From asp.net page, via ClickOnce deployment, a .Net WinForms application is started. At a certain point the WinForm application needs to refresh the web page it was started
Here's some sample code to do what you need (just the relevant parts):
using System.Runtime.InteropServices;
using System.Windows.Forms;
namespace WindowsFormsApplication1
{
public partial class Form1 : Form
{
// Get a handle to an application window.
[DllImport("USER32.DLL", CharSet = CharSet.Unicode)]
public static extern IntPtr FindWindow(string lpClassName,
string lpWindowName);
// Activate an application window.
[DllImport("USER32.DLL")]
public static extern bool SetForegroundWindow(IntPtr hWnd);
private void RefreshExplorer()
{
//You may want to receive the window caption as a parameter...
//hard-coded for now.
// Get a handle to the current instance of IE based on window title.

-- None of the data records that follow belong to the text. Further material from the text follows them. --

==> /design/flow/run.sh <==
#!/bin/bash
# OpenROAD 26Q1-2900-gdf79404cd8, Yosys 0.63+post, stock flow scripts
make -C /OpenROAD-flow-scripts/flow DESIGN_CONFIG=/design/flow/config.mk WORK_HOME=/design/flow/orfs finish
==> /design/flow/config.mk <==
export PLATFORM = sky130hd
export DESIGN_NAME = adder_t11b
export DESIGN_NICKNAME = adder_t11b
export VERILOG_FILES = /design/flow/design.v
export SDC_FILE = /design/flow/constraint.sdc
export NUM_CORES = 4
export LEC_CHECK = 1
export CORE_AREA = 10 10 70 70
export DIE_AREA = 0 0 80 80
==> /design/flow/constraint.sdc <==
current_design adder_t11b

set clk_period 5.0
set clk_io_pct 0.2

create_clock -name clk0 -period $clk_period

set non_clock_inputs [all_inputs -no_clocks]
set_input_delay [expr $clk_period * $clk_io_pct] -clock clk0 $non_clock_inputs
set_output_delay [expr $clk_period * $clk_io_pct] -clock clk0 [all_outputs]
<file path="flow/run.sh">
#!/bin/bash
# OpenROAD 26Q1-2900-gdf79404cd8, Yosys 0.63+post, stock flow scripts
make -C /OpenROAD-flow-scripts/flow DESIGN_CONFIG=/design/flow/config.mk WORK_HOME=/design/flow/orfs finish
</file>
<file path="flow/config.mk">
export PLATFORM = sky130hd
export DESIGN_NAME = wb_align
export DESIGN_NICKNAME = wb_align
export VERILOG_FILES = /design/flow/design.v
export SDC_FILE = /design/flow/constraint.sdc
export NUM_CORES = 4
export LEC_CHECK = 1
export CORE_AREA = 10 10 493 493
export DIE_AREA = 0 0 503 503
</file>
<file path="flow/constraint.sdc">
current_design wb_align

set clk_period 53.1
set clk_io_pct 0.2

create_clock -name clk0 -period $clk_period

set non_clock_inputs [all_inputs -no_clocks]
set_input_delay [expr $clk_period * $clk_io_pct] -clock clk0 $non_clock_inputs
set_output_delay [expr $clk_period * $clk_io_pct] -clock clk0 [all_outputs]
</file>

// Using Google as an example - Window caption when one navigates to google.com
IntPtr explorerHandle = FindWindow("IEFrame", "Google - Windows Internet Explorer");
// Verify that we found the Window.
if (explorerHandle == IntPtr.Zero)
{
MessageBox.Show("Didn't find an instance of IE");
return;
}
SetForegroundWindow(explorerHandle );
//Refresh the page
SendKeys.Send("{F5}"); //The page will refresh.
}
}
}
Note: The code is a modification of this MSDN example.

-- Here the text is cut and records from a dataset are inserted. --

[flow/design.v]
module register_out_select (
    input [1023:0]   registers,
    input [4:0]     op0_sel,
    input [2:0]     vlmul,
    output reg [255:0] op0_out 
);
    wire [31:0] r0 = registers[31:0];
    wire [31:0] r1 = registers[63:32];
    wire [31:0] r2 = registers[95:64];
    wire [31:0] r3 = registers[127:96];
    wire [31:0] r4 = registers[159:128];
    wire [31:0] r5 = registers[191:160];
    wire [31:0] r6 = registers[223:192];
    wire [31:0] r7 = registers[255:224];
    wire [31:0] r8 = registers[287:256];
    wire [31:0] r9 = registers[319:288];
    wire [31:0] r10 = registers[351:320];
    wire [31:0] r11 = registers[383:352];
    wire [31:0] r12 = registers[415:384];
    wire [31:0] r13 = registers[447:416];
    wire [31:0] r14 = registers[479:448];
    wire [31:0] r15 = registers[511:480];
    wire [31:0] r16 = registers[543:512];
    wire [31:0] r17 = registers[575:544];
    wire [31:0] r18 = registers[607:576];
    wire [31:0] r19 = registers[639:608];
    wire [31:0] r20 = registers[671:640];
    wire [31:0] r21 = registers[703:672];
    wire [31:0] r22 = registers[735:704];
    wire [31:0] r23 = registers[767:736];
    wire [31:0] r24 = registers[799:768];
    wire [31:0] r25 = registers[831:800];
    wire [31:0] r26 = registers[863:832];
    wire [31:0] r27 = registers[895:864];
    wire [31:0] r28 = registers[927:896];
    wire [31:0] r29 = registers[959:928];
    wire [31:0] r30 = registers[991:960];
    wire [31:0] r31 = registers[1023:992];
    reg [255:0] op0_8_selected_regs_out;
    wire [1:0] op0_8_group_select = op0_sel[4:3];
    always @(*) begin
        case (op0_8_group_select)
            2'b00:   
                op0_8_selected_regs_out = {r7, r6, r5, r4, r3, r2, r1, r0};
            2'b01:   
                op0_8_selected_regs_out = {r15, r14, r13, r12, r11, r10, r9, r8};
            2'b10:   
                op0_8_selected_regs_out = {r23, r22, r21, r20, r19, r18, r17, r16};
            2'b11:   
                op0_8_selected_regs_out = {r31, r30, r29, r28, r27, r26, r25, r24};
        endcase
    end
    reg [127:0] op0_4_selected_regs_out;
    wire [2:0] op0_4_group_select = op0_sel[4:2];
    always @(*) begin
        case (op0_4_group_select)
            3'b000:
                op0_4_selected_regs_out = {r3, r2, r1, r0};
            3'b001:
                op0_4_selected_regs_out = {r7, r6, r5, r4};
            3'b010:
                op0_4_selected_regs_out = {r11, r10, r9, r8};
            3'b011:
                op0_4_selected_regs_out = {r15, r14, r13, r12};
            3'b100:
                op0_4_selected_regs_out = {r19, r18, r17, r16};
            3'b101:
                op0_4_selected_regs_out = {r23, r22, r21, r20};
            3'b110:
                op0_4_selected_regs_out = {r27, r26, r25, r24};
            3'b111:
                op0_4_selected_regs_out = {r31, r30, r29, r28};
        endcase
    end
    reg [63:0]  op0_2_selected_regs_out;
    wire [3:0] op0_2_group_selected = op0_sel[4:1];
    always @(*) begin
        case (op0_2_group_selected)
            4'b0000:
                op0_2_selected_regs_out = {r1, r0};
            4'b0001:
                op0_2_selected_regs_out = {r3, r2};
            4'b0010:
                op0_2_selected_regs_out = {r5, r4};
            4'b0011:
                op0_2_selected_regs_out = {r7, r6};
            4'b0100:
                op0_2_selected_regs_out = {r9, r8};
            4'b0101:
                op0_2_selected_regs_out = {r11, r10};
            4'b0110:
                op0_2_selected_regs_out = {r13, r12};
            4'b0111:
                op0_2_selected_regs_out = {r15, r14};
            4'b1000:
                op0_2_selected_regs_out = {r17, r16};
            4'b1001:
                op0_2_selected_regs_out = {r19, r18};
            4'b1010:
                op0_2_selected_regs_out = {r21, r20};
            4'b1011:
                op0_2_selected_regs_out = {r23, r22};
            4'b1100:
                op0_2_selected_regs_out = {r25, r24};
            4'b1101:
                op0_2_selected_regs_out = {r27, r26};
            4'b1110:
                op0_2_selected_regs_out = {r29, r28};
            4'b1111:
                op0_2_selected_regs_out = {r31, r30};
        endcase
    end
    reg [31:0] op0_1_selected_regs_out;
    always @(*) begin
        case (op0_sel)
            0: op0_1_selected_regs_out = r0;
            1: op0_1_selected_regs_out = r1;
            2: op0_1_selected_regs_out = r2;
            3: op0_1_selected_regs_out = r3;
            4: op0_1_selected_regs_out = r4;
            5: op0_1_selected_regs_out = r5;
            6: op0_1_selected_regs_out = r6;
            7: op0_1_selected_regs_out = r7;
            8: op0_1_selected_regs_out = r8;
            9: op0_1_selected_regs_out = r9;
            10: op0_1_selected_regs_out = r10;
            11: op0_1_selected_regs_out = r11;
            12: op0_1_selected_regs_out = r12;
            13: op0_1_selected_regs_out = r13;
            14: op0_1_selected_regs_out = r14;
            15: op0_1_selected_regs_out = r15;
            16: op0_1_selected_regs_out = r16;
            17: op0_1_selected_regs_out = r17;
            18: op0_1_selected_regs_out = r18;
            19: op0_1_selected_regs_out = r19;
            20: op0_1_selected_regs_out = r20;
            21: op0_1_selected_regs_out = r21;
            22: op0_1_selected_regs_out = r22;
            23: op0_1_selected_regs_out = r23;
            24: op0_1_selected_regs_out = r24;
            25: op0_1_selected_regs_out = r25;
            26: op0_1_selected_regs_out = r26;
            27: op0_1_selected_regs_out = r27;
            28: op0_1_selected_regs_out = r28;
            29: op0_1_selected_regs_out = r29;
            30: op0_1_selected_regs_out = r30;
            31: op0_1_selected_regs_out = r31;
        endcase
    end
    always @(*) begin
        case (vlmul)
            3'b000:      
                op0_out = {224'b0, op0_1_selected_regs_out};
            3'b001:      
                op0_out = {192'b0, op0_2_selected_regs_out};
            3'b010:
                op0_out = {128'b0, op0_4_selected_regs_out};
            3'b011:
                op0_out = op0_8_selected_regs_out;
            default:
                op0_out = 0;
        endcase
    end
endmodule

This is not easy to do in a way that is robust. Users may not be using IE, for example.
The only thing you control and that is common to the web page and the windows app is your web server.
This solution is convoluted, but is the only way I can think of that would work.
1) Get the web page to open a long-polling connection to the web server before the windows app runs. SignalR is getting good press for this at the moment.
2) Get the windows app to send a signal to the server when it wants to update the web page.
3) On the server, complete the long-polling request, sending a signal back to the web browser.
4) In the web page, handle the response by refreshing the page.
I said it was convoluted!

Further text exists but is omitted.